═══ RECORDED INFORMATION

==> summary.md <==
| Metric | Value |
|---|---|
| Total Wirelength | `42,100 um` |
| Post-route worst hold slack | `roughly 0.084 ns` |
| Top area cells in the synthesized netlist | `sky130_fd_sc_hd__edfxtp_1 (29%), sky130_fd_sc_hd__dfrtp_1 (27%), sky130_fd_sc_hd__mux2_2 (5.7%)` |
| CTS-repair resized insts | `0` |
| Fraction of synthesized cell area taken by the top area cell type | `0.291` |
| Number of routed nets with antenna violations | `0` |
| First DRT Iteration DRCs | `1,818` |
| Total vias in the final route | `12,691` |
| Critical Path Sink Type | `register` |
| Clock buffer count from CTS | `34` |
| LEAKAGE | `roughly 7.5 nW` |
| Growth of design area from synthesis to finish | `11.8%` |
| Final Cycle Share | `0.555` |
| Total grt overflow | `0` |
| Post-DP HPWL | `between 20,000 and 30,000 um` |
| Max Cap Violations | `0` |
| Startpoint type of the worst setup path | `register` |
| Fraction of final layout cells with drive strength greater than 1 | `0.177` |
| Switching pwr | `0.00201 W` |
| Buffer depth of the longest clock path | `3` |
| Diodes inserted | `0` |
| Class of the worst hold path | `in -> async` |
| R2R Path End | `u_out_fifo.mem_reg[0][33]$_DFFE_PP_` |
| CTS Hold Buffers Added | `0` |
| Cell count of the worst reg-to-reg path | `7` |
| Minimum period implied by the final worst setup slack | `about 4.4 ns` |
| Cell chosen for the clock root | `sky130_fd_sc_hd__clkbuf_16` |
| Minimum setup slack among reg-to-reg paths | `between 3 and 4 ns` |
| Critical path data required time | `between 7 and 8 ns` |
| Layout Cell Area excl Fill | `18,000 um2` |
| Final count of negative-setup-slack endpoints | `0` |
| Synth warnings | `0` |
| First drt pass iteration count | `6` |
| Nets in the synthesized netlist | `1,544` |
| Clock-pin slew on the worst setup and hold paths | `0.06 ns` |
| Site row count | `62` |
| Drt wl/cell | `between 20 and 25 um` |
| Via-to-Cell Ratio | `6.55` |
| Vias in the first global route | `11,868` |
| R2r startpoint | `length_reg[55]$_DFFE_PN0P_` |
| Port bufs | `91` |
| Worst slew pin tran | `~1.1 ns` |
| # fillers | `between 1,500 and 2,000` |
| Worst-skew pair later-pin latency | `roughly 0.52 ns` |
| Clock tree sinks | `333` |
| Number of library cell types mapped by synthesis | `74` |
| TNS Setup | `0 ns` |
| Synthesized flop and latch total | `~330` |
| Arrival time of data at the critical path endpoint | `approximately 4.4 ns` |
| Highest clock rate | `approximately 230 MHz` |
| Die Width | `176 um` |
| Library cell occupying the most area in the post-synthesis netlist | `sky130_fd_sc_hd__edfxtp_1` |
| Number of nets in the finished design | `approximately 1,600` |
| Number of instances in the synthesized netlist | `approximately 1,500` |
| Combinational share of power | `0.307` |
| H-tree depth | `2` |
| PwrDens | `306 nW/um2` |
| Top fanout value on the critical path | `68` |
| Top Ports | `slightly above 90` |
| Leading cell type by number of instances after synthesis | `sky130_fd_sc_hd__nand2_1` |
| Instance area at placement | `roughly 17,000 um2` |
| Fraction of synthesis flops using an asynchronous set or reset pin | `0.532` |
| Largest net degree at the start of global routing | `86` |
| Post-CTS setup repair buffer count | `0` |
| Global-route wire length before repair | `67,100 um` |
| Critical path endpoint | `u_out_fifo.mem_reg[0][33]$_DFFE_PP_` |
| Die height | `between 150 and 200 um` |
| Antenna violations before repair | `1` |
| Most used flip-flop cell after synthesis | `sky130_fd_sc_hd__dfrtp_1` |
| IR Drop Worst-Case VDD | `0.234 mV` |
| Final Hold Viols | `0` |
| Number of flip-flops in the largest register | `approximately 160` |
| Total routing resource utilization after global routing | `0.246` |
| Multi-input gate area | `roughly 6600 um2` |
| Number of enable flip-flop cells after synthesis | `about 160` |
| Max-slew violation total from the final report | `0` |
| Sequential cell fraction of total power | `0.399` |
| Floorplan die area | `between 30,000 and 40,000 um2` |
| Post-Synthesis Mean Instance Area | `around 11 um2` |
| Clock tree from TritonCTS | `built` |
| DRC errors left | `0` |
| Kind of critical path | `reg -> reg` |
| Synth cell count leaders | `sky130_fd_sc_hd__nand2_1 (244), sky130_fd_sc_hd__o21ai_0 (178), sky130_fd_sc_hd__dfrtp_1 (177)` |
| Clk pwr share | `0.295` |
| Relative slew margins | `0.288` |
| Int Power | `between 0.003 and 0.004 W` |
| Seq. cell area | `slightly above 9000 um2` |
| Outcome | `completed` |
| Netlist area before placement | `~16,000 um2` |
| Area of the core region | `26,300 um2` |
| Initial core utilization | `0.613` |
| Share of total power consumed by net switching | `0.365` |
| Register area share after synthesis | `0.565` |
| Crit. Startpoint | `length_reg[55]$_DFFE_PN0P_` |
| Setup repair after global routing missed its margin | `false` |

══════
═══ RECORDED INFORMATION

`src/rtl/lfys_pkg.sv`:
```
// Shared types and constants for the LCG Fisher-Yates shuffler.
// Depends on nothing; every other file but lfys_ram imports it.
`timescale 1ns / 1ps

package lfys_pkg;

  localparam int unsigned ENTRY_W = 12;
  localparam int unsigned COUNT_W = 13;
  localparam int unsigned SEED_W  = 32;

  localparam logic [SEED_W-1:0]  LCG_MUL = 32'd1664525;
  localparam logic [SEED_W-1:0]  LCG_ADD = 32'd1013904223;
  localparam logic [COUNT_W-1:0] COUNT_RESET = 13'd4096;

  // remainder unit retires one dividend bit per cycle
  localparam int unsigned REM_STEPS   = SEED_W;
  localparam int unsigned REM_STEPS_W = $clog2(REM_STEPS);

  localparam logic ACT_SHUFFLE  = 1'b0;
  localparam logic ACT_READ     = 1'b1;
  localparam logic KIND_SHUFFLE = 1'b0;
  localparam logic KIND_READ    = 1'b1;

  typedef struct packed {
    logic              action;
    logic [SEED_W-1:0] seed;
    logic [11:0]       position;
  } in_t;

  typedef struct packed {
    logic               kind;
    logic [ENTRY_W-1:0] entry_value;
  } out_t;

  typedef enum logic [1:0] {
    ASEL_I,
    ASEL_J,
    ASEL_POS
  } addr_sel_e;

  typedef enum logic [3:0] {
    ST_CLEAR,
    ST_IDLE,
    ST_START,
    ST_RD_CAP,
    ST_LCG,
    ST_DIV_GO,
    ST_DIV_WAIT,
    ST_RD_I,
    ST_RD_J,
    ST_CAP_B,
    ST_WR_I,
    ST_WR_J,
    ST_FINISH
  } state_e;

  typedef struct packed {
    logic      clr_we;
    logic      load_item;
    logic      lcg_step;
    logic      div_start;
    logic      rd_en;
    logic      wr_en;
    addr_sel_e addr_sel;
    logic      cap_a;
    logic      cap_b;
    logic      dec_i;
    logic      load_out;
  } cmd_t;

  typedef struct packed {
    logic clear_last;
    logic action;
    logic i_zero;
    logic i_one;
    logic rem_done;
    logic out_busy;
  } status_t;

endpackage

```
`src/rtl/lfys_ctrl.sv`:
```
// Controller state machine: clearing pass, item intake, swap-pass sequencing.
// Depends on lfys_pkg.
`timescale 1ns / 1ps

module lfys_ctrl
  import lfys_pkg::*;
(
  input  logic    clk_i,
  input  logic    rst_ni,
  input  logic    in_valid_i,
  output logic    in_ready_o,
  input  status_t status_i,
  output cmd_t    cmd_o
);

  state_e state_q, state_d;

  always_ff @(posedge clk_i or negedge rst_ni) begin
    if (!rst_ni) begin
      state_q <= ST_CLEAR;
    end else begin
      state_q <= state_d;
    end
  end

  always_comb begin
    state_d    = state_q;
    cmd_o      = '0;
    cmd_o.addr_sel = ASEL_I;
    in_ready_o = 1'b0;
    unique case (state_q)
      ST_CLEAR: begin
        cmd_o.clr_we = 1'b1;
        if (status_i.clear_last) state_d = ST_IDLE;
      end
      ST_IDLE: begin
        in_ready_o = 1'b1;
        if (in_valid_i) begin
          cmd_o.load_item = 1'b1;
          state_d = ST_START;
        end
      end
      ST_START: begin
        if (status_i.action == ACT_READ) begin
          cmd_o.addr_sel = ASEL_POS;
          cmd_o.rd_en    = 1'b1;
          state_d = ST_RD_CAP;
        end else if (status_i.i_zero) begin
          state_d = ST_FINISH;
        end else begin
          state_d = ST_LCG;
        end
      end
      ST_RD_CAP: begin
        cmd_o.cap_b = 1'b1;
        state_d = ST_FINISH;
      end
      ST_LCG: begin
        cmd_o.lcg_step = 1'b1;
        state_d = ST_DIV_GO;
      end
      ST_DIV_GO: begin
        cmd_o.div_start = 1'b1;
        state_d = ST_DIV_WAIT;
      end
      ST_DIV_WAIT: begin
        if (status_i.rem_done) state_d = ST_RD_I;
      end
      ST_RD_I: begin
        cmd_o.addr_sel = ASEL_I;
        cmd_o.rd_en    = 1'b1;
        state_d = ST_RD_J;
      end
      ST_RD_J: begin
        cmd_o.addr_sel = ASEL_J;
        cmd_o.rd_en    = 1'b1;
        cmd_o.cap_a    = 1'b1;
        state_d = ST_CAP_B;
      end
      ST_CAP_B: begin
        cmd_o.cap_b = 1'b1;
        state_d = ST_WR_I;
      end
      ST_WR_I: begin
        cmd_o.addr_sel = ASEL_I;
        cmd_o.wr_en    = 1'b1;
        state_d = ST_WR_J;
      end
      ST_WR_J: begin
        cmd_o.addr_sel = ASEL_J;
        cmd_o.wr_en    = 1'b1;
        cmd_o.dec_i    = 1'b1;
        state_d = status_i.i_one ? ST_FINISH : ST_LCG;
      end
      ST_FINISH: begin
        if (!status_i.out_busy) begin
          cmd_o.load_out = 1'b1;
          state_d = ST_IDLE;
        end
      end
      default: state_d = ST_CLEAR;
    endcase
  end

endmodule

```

══════
═══ RECORDED INFORMATION

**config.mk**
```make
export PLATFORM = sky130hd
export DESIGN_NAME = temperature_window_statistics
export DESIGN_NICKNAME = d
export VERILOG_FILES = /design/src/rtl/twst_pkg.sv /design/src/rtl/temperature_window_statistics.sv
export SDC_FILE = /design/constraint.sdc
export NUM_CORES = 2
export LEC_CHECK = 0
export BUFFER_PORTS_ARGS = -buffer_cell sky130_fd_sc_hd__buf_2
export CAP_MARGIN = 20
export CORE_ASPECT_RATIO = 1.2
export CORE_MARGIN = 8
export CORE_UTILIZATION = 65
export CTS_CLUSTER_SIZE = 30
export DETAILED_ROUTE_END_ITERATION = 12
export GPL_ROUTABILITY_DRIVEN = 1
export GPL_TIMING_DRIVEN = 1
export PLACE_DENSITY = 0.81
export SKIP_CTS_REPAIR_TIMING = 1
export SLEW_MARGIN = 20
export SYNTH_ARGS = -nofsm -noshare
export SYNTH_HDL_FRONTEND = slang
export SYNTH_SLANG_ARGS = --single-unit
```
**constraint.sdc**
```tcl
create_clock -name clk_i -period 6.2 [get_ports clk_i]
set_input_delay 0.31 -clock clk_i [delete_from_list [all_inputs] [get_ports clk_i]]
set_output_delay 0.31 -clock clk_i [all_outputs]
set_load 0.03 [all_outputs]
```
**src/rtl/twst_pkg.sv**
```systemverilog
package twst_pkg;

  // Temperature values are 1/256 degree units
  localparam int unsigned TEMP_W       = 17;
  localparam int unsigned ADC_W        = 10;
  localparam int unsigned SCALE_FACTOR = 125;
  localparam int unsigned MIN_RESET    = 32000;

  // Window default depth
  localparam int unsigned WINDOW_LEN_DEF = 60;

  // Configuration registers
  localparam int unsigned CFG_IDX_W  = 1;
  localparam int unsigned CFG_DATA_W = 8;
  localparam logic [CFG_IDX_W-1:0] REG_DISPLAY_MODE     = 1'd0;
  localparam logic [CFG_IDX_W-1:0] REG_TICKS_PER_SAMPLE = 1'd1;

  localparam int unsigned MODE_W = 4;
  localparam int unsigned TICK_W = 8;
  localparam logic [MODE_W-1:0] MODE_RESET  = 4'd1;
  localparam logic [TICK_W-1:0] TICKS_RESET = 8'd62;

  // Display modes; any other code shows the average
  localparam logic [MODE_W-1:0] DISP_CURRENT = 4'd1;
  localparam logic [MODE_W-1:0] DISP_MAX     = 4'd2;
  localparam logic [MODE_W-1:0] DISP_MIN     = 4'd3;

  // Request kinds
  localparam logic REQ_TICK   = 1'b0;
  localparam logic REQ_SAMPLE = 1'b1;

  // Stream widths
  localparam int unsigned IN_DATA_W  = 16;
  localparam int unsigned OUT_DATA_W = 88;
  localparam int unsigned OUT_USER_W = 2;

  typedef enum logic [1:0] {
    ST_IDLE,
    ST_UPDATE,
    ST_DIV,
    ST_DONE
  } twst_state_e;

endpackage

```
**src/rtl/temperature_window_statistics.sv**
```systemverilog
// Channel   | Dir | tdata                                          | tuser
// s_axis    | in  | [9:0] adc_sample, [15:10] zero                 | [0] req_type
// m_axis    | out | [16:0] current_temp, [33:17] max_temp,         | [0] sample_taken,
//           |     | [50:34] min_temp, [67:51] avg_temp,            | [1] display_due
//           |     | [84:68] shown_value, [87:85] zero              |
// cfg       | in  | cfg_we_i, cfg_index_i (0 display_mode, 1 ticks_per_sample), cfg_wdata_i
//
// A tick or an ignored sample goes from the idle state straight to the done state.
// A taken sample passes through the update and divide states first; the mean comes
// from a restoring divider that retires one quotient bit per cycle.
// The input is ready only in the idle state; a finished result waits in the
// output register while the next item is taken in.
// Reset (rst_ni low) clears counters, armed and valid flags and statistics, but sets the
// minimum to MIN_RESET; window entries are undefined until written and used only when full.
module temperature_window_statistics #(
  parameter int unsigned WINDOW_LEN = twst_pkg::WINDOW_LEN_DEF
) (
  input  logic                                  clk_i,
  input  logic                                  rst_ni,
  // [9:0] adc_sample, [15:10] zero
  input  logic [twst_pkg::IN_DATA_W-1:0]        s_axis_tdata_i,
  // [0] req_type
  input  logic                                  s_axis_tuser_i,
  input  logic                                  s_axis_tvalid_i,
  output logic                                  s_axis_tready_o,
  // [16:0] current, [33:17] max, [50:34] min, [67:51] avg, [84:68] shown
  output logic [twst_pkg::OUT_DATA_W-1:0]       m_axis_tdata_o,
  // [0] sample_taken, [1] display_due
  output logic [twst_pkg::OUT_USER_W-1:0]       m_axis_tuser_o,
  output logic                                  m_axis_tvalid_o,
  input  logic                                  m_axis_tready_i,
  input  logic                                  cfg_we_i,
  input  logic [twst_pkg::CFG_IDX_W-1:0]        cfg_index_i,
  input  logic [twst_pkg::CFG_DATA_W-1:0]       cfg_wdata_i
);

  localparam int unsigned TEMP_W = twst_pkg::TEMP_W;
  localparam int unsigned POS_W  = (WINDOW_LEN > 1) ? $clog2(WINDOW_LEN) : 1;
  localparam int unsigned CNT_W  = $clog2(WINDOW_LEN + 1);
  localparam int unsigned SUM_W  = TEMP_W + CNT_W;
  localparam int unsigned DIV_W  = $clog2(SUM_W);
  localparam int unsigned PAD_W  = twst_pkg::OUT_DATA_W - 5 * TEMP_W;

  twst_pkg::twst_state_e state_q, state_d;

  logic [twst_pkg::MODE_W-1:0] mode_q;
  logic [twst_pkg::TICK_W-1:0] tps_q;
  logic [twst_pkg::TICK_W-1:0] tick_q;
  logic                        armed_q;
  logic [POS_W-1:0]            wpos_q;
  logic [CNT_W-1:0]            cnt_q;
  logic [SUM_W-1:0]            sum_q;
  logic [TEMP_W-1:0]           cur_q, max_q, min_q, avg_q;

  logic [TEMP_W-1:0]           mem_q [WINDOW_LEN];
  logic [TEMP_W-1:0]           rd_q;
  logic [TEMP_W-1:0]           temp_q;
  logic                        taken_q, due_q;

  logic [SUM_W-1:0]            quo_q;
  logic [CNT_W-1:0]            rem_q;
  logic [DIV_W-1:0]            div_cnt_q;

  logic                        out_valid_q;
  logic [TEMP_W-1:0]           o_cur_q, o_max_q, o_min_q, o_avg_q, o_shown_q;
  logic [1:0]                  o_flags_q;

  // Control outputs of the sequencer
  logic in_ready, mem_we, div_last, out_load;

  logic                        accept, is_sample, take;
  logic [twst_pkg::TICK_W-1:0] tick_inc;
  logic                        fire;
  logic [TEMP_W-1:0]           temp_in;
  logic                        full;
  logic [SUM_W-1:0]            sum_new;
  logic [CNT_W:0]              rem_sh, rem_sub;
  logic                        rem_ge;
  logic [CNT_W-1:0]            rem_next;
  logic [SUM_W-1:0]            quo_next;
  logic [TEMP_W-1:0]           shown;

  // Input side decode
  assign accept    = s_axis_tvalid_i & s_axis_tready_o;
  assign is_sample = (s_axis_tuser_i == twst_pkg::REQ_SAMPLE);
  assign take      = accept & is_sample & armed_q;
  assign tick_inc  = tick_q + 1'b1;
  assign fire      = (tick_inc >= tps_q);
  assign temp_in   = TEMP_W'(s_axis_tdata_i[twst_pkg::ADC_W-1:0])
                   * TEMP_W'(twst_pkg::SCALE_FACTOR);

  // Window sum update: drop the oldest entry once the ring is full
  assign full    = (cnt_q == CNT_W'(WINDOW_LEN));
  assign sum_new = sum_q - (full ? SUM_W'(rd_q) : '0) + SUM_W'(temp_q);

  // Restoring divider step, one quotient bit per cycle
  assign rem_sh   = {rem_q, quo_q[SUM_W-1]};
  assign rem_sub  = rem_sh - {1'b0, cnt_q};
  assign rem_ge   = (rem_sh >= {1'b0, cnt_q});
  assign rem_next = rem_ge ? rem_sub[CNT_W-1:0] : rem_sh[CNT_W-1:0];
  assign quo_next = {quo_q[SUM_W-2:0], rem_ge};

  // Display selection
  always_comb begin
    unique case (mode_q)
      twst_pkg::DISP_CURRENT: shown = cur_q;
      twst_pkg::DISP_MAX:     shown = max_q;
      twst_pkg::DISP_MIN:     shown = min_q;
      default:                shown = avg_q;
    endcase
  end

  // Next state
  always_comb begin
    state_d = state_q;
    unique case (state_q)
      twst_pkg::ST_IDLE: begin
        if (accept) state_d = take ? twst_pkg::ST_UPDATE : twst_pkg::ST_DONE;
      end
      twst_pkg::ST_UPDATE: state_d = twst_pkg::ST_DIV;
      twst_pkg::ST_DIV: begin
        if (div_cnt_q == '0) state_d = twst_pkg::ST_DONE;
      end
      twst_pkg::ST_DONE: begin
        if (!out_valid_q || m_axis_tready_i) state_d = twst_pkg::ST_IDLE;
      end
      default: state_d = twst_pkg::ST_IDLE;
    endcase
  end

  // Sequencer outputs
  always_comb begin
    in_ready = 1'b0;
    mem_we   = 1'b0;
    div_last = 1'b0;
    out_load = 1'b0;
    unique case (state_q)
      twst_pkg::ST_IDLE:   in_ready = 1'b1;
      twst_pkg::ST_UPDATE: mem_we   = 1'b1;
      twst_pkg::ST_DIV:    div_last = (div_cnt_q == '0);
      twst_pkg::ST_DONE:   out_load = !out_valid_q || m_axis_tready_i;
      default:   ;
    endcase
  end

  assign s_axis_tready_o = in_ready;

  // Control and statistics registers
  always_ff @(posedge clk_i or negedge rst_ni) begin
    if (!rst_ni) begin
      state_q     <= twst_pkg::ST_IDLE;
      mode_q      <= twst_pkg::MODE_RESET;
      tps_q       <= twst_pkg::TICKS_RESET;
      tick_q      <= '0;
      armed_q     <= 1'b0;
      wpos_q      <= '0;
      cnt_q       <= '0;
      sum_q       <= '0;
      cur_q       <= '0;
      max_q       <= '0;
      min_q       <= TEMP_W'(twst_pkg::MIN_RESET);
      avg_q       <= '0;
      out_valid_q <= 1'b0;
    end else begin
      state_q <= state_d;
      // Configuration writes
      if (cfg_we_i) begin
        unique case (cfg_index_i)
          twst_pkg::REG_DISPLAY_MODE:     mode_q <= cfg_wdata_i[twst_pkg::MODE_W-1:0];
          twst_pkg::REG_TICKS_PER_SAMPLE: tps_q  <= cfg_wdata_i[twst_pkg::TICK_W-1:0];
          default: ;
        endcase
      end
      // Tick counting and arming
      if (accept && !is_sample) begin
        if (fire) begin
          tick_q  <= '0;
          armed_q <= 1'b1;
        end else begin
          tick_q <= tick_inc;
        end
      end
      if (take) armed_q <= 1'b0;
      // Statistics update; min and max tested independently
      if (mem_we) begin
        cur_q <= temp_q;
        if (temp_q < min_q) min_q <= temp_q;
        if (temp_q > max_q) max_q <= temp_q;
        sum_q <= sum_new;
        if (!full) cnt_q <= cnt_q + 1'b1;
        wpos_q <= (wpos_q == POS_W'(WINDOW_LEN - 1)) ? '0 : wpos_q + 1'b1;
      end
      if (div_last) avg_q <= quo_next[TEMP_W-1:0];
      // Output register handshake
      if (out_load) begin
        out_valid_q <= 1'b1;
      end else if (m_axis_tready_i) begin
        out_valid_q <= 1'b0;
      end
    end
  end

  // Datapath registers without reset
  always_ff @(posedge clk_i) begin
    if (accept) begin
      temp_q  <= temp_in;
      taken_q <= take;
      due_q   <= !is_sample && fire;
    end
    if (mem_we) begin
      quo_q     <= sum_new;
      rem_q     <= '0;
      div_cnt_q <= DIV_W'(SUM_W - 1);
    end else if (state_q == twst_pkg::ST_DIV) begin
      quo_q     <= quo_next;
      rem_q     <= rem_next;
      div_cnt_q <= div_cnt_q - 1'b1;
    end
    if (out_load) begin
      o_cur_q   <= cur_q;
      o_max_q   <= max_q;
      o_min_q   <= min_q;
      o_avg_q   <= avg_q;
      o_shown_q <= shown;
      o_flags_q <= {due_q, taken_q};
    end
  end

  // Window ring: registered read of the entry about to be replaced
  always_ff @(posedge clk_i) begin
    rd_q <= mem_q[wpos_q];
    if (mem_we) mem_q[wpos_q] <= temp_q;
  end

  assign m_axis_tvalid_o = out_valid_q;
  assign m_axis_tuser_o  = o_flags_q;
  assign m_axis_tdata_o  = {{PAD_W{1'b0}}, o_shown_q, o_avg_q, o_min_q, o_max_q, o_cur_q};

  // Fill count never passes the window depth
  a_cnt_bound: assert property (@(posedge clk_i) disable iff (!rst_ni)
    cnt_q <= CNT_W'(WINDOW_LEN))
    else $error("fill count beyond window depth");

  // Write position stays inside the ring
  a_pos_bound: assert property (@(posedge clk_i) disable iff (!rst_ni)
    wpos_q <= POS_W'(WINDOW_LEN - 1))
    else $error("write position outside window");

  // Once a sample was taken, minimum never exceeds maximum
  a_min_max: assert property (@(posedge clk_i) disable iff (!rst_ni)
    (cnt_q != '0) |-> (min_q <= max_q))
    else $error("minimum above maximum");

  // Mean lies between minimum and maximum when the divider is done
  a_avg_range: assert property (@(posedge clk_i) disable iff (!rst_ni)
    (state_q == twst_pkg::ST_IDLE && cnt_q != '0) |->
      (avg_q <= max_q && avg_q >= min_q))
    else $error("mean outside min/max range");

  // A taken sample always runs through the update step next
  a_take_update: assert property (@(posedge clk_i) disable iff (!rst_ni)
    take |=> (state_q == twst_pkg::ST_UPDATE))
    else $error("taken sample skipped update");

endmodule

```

══════

**AIM OF THE EXERCISE**: Your task is to find every line above containing the word "roughly" and copy it.

**ANSWER SPACE**:
| Post-route worst hold slack | `roughly 0.084 ns` |
| LEAKAGE | `roughly 7.5 nW` |
| Worst-skew pair later-pin latency | `roughly 0.52 ns` |
| Instance area at placement | `roughly 17,000 um2` |
| Multi-input gate area | `roughly 6600 um2` |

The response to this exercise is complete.